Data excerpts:

# # # # # # #

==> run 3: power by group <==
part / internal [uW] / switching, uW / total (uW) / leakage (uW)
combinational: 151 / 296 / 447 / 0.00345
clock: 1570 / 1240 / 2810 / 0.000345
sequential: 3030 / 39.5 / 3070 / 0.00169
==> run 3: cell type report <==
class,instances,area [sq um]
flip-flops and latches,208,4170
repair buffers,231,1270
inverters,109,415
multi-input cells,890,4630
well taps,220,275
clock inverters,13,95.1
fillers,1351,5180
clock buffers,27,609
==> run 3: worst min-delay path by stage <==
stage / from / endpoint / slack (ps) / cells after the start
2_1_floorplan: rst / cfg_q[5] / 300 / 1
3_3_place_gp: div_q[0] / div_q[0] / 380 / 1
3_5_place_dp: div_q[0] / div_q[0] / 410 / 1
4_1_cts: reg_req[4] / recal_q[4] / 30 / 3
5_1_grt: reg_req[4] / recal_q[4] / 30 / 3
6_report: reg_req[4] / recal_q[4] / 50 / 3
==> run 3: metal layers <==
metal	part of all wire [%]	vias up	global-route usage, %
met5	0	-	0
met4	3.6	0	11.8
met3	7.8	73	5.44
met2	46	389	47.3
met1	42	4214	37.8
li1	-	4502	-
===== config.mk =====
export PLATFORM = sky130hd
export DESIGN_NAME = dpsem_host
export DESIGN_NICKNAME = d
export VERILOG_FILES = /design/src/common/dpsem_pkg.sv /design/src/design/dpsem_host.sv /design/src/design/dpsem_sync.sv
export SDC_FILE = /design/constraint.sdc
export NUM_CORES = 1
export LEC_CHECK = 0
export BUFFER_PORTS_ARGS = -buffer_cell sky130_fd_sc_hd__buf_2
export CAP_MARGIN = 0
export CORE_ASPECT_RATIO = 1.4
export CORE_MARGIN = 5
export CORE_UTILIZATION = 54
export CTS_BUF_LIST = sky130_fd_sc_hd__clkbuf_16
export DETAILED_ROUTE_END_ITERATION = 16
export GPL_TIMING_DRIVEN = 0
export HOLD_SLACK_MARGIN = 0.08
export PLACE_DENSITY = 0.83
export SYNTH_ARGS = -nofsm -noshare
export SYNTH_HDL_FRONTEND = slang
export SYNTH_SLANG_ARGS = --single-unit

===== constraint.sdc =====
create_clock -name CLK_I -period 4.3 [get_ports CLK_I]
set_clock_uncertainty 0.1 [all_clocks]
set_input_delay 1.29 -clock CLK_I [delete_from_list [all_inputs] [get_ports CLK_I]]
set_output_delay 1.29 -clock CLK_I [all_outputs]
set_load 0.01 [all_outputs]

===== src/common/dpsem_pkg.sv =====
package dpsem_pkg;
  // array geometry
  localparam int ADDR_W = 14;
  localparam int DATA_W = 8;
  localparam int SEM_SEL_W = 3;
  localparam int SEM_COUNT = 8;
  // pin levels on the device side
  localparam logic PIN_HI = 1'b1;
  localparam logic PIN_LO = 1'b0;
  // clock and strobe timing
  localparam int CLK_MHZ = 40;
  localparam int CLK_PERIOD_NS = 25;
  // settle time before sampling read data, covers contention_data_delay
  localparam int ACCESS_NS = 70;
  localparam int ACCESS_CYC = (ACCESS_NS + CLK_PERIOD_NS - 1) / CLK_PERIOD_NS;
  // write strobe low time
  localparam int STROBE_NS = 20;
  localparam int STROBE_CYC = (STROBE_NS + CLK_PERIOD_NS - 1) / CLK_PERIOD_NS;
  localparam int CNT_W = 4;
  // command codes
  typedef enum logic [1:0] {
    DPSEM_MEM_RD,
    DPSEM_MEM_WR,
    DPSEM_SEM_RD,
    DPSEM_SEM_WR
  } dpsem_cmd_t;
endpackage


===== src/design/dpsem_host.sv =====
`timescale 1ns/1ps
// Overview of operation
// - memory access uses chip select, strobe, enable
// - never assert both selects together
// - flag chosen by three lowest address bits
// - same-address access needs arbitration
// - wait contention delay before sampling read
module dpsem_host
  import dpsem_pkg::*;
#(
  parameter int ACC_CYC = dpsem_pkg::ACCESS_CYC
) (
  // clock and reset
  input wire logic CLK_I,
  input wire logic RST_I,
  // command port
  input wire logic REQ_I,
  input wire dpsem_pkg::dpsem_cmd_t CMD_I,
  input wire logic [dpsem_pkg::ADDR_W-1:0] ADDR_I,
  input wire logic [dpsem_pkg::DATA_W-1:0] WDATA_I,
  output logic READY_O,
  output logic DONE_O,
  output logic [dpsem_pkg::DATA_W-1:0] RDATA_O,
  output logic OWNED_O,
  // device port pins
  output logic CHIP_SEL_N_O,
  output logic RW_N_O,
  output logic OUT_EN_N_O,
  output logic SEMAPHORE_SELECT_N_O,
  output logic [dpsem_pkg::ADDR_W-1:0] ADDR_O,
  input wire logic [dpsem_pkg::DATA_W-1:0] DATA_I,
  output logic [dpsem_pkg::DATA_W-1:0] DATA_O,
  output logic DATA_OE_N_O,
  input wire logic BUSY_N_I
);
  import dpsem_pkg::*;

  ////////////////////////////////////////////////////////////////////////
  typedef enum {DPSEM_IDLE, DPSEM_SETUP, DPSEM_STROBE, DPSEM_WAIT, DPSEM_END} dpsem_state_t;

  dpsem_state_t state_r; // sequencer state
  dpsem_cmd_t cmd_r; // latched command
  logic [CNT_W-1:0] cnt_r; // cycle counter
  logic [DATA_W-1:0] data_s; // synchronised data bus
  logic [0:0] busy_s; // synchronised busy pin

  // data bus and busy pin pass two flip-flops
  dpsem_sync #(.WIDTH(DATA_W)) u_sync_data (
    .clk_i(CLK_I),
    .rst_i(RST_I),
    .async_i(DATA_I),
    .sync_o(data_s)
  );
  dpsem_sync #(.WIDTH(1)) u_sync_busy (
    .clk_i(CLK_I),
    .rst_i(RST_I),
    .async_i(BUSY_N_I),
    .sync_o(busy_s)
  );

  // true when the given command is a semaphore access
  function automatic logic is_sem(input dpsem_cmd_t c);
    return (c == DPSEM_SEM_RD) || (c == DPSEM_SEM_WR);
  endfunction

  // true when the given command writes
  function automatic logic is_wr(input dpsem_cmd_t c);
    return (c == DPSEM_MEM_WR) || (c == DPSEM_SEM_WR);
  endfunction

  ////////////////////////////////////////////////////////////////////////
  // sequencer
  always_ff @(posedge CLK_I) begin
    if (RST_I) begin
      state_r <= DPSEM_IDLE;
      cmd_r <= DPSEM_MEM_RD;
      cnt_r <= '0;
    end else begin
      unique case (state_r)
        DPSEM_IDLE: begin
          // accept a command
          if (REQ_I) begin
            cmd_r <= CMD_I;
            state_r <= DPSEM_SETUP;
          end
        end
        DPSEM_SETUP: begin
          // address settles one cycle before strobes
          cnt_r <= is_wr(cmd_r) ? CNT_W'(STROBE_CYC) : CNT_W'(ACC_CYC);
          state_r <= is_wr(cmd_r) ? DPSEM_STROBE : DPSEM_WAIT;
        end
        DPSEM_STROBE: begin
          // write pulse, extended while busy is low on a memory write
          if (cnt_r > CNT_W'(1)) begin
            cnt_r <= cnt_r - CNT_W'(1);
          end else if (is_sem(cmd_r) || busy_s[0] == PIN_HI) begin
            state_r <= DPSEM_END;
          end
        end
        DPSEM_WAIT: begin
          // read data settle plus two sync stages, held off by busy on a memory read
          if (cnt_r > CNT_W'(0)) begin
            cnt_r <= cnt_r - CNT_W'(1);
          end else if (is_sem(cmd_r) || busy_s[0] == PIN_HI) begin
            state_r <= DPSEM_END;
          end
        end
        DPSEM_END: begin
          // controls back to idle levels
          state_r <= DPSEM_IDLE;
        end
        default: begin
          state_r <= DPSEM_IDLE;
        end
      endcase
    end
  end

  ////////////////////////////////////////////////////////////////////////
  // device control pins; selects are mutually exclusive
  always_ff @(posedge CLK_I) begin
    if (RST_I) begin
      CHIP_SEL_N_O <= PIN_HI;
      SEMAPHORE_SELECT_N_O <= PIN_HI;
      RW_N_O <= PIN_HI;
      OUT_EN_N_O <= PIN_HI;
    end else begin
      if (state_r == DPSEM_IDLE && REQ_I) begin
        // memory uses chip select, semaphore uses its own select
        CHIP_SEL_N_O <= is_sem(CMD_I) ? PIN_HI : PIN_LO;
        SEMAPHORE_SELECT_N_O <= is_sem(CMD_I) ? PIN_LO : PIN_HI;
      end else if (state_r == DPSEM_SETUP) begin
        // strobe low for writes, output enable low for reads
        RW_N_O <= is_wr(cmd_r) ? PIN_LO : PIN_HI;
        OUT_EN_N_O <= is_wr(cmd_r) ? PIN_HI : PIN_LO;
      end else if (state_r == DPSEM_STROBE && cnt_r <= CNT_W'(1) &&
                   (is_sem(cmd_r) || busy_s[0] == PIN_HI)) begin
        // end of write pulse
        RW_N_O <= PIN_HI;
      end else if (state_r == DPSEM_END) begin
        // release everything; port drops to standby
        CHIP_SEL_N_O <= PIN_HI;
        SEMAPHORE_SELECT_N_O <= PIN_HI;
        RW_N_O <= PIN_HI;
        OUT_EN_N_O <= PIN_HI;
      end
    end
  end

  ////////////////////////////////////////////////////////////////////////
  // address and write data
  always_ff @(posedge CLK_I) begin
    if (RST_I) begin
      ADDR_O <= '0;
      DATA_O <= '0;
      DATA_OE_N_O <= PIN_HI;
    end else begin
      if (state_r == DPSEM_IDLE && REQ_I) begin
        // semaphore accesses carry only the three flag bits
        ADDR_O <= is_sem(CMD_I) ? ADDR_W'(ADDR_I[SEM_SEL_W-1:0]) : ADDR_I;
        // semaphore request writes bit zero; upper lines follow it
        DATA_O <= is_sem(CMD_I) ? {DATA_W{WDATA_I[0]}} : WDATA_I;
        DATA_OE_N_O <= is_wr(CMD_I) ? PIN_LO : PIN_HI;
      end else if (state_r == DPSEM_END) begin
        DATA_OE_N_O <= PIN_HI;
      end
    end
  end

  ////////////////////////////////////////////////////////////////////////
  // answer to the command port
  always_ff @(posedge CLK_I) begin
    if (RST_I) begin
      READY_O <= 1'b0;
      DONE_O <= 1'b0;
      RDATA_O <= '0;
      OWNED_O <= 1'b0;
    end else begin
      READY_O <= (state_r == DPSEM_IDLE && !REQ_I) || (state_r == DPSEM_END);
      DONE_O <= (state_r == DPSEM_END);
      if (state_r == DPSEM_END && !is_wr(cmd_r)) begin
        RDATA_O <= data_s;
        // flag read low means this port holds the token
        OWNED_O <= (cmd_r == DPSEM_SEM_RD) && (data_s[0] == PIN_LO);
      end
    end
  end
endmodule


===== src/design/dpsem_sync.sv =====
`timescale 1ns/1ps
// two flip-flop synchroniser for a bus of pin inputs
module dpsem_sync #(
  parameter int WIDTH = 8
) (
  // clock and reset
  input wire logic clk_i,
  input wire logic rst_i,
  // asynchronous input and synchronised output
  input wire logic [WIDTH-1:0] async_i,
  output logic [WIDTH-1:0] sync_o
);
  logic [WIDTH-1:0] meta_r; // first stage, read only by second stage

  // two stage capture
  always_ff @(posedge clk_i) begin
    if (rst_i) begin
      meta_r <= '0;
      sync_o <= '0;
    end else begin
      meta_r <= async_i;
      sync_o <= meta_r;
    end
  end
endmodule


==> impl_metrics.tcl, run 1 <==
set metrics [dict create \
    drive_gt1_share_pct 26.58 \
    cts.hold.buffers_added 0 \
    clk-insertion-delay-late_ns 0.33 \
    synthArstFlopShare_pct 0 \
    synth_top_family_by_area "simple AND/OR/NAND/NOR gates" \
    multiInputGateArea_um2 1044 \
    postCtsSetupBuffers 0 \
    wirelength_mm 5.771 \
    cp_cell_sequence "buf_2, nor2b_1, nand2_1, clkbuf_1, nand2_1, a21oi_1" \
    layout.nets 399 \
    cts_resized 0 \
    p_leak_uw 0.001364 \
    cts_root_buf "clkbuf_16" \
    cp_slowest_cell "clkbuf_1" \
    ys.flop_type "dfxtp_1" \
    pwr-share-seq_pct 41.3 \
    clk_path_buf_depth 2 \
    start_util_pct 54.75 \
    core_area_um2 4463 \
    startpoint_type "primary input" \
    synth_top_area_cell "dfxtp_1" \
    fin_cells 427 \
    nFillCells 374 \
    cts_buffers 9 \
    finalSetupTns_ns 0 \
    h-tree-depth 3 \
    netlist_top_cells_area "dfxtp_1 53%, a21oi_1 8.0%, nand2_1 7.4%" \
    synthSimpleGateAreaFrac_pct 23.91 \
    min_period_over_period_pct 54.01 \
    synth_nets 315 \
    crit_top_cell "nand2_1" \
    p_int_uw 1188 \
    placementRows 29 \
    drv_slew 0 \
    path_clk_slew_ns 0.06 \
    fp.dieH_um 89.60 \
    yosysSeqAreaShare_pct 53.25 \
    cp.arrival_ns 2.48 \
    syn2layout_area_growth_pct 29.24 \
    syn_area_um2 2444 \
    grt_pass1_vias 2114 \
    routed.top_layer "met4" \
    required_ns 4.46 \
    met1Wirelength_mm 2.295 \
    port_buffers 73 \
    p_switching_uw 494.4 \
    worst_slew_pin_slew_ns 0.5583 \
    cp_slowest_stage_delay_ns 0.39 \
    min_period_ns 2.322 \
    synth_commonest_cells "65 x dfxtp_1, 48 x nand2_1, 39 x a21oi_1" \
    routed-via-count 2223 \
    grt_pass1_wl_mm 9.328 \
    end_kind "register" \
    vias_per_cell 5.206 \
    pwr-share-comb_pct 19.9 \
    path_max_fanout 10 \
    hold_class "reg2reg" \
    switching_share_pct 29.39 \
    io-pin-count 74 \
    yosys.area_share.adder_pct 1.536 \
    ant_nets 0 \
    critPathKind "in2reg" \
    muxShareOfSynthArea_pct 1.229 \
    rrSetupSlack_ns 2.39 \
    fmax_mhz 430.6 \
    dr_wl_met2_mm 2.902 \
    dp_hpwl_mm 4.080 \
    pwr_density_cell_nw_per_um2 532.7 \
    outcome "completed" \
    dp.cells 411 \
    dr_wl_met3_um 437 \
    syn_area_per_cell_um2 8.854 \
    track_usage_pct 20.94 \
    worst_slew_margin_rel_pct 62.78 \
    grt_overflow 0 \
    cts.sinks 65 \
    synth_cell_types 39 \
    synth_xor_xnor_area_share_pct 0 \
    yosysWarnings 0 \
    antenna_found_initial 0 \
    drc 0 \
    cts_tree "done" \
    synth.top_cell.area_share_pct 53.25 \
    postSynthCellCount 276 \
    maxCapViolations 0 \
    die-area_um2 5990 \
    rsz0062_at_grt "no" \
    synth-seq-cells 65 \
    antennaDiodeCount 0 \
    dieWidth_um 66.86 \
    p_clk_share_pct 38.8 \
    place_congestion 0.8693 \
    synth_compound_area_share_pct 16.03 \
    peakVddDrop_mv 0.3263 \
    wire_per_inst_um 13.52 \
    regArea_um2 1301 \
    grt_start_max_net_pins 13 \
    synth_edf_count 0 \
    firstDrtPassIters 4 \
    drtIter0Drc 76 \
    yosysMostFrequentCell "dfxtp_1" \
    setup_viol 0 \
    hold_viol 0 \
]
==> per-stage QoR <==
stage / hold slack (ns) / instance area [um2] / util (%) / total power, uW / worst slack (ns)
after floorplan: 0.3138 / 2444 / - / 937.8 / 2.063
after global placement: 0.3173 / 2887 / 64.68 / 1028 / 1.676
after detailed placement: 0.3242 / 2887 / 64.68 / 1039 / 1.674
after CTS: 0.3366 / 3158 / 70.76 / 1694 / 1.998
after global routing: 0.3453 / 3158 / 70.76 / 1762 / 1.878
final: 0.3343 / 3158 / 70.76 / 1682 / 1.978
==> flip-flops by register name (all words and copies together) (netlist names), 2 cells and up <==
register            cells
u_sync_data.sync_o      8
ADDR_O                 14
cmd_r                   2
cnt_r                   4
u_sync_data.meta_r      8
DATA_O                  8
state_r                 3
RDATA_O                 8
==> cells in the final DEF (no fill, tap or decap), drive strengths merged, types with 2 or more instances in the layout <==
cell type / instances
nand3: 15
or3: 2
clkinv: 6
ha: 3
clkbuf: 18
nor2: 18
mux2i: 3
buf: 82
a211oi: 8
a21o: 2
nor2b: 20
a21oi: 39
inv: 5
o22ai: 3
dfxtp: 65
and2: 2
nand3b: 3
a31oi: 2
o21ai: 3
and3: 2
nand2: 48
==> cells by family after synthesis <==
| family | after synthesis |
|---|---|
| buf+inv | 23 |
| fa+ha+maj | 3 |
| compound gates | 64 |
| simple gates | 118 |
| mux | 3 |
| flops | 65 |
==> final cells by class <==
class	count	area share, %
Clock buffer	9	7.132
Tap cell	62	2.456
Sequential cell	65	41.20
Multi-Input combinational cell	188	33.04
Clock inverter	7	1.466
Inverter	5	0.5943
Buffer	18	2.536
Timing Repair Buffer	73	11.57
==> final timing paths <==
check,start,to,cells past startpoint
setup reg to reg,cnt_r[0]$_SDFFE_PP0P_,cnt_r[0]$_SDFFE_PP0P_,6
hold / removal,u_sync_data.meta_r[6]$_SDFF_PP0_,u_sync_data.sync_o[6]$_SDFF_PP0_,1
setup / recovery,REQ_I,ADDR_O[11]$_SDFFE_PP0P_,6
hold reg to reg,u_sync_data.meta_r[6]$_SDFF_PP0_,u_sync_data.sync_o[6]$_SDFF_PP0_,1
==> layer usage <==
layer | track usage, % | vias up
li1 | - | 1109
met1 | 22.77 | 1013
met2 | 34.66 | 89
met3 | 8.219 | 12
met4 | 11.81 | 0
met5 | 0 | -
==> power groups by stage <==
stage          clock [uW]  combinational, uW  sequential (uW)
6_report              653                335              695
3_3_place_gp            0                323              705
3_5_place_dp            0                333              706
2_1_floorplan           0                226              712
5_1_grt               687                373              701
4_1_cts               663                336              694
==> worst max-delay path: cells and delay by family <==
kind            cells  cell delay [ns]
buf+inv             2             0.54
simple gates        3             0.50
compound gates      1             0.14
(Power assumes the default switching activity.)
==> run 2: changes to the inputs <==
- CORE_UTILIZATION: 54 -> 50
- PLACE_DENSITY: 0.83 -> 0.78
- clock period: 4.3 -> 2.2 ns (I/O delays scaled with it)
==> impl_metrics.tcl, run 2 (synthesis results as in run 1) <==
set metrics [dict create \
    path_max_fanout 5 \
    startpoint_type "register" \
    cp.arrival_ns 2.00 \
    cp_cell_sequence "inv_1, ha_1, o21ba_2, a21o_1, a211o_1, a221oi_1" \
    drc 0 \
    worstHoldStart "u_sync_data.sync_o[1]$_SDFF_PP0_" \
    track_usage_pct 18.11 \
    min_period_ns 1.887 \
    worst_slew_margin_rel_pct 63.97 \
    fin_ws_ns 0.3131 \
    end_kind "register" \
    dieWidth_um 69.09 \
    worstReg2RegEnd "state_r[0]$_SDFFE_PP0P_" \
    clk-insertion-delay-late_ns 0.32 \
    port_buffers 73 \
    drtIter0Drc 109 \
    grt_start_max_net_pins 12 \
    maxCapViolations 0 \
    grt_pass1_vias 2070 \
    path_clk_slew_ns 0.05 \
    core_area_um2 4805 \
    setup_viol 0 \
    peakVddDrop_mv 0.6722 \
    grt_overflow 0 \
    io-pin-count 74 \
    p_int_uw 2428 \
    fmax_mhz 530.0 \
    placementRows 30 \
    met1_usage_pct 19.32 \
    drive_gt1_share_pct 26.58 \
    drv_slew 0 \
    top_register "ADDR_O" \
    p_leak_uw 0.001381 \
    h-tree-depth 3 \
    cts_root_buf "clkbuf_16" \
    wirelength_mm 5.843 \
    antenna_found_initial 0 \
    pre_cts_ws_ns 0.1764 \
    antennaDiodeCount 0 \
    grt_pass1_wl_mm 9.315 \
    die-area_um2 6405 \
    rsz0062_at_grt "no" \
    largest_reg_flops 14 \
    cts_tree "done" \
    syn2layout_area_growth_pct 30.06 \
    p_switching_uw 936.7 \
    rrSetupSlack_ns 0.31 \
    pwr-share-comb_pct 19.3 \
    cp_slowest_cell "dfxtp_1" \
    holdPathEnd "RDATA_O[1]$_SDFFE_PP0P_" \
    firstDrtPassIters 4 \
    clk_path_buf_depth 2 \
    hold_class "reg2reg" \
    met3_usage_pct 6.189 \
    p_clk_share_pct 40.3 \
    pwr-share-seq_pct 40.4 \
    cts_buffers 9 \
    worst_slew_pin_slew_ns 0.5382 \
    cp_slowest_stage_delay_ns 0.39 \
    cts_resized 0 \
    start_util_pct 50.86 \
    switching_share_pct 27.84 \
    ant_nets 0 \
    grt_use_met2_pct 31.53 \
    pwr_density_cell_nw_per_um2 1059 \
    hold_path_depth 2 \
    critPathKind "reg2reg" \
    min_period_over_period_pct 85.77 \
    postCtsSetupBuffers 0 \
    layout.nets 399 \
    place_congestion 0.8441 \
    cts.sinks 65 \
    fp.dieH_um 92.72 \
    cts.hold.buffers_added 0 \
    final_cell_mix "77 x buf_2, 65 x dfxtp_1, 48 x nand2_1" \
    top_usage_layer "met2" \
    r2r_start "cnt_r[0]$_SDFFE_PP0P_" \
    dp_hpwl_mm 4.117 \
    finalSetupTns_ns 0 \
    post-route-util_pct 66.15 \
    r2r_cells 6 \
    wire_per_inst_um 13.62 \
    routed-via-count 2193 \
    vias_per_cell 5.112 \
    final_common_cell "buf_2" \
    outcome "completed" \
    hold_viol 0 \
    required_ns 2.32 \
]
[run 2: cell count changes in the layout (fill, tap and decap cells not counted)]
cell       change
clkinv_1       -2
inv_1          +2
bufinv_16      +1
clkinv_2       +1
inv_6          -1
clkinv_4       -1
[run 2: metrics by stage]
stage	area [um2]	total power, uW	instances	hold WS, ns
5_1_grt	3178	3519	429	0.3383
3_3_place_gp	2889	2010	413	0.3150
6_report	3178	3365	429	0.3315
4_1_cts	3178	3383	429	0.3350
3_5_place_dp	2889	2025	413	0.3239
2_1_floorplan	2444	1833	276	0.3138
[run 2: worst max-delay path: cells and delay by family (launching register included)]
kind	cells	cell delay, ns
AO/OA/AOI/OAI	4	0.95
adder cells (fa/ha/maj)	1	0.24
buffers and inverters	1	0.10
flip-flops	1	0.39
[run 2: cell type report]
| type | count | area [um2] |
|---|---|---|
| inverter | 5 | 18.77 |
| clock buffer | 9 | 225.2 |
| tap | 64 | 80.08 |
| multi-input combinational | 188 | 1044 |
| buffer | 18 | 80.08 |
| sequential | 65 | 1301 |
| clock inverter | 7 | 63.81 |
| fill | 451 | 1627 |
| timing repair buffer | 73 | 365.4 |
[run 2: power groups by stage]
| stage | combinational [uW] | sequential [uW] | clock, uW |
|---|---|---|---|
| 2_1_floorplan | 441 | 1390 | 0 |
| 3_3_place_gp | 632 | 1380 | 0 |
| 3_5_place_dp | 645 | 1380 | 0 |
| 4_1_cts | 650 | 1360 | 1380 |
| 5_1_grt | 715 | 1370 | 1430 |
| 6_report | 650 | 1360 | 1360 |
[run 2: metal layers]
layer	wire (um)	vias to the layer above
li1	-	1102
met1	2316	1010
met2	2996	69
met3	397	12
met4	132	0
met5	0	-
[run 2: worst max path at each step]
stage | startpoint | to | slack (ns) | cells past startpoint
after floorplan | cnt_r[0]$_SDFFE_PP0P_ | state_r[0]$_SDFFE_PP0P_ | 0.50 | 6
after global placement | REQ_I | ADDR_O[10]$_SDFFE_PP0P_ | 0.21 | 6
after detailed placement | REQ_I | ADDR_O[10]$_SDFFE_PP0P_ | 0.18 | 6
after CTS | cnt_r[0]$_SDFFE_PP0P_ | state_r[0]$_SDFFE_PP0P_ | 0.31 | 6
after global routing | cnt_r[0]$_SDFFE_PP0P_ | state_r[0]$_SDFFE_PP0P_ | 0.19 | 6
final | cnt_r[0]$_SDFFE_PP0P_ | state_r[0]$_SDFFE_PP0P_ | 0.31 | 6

# # # # # # #

EXERCISE INSTRUCTIONS: Each line above with the word "past" must be returned.

EXERCISE ANSWER:
check,start,to,cells past startpoint
stage | startpoint | to | slack (ns) | cells past startpoint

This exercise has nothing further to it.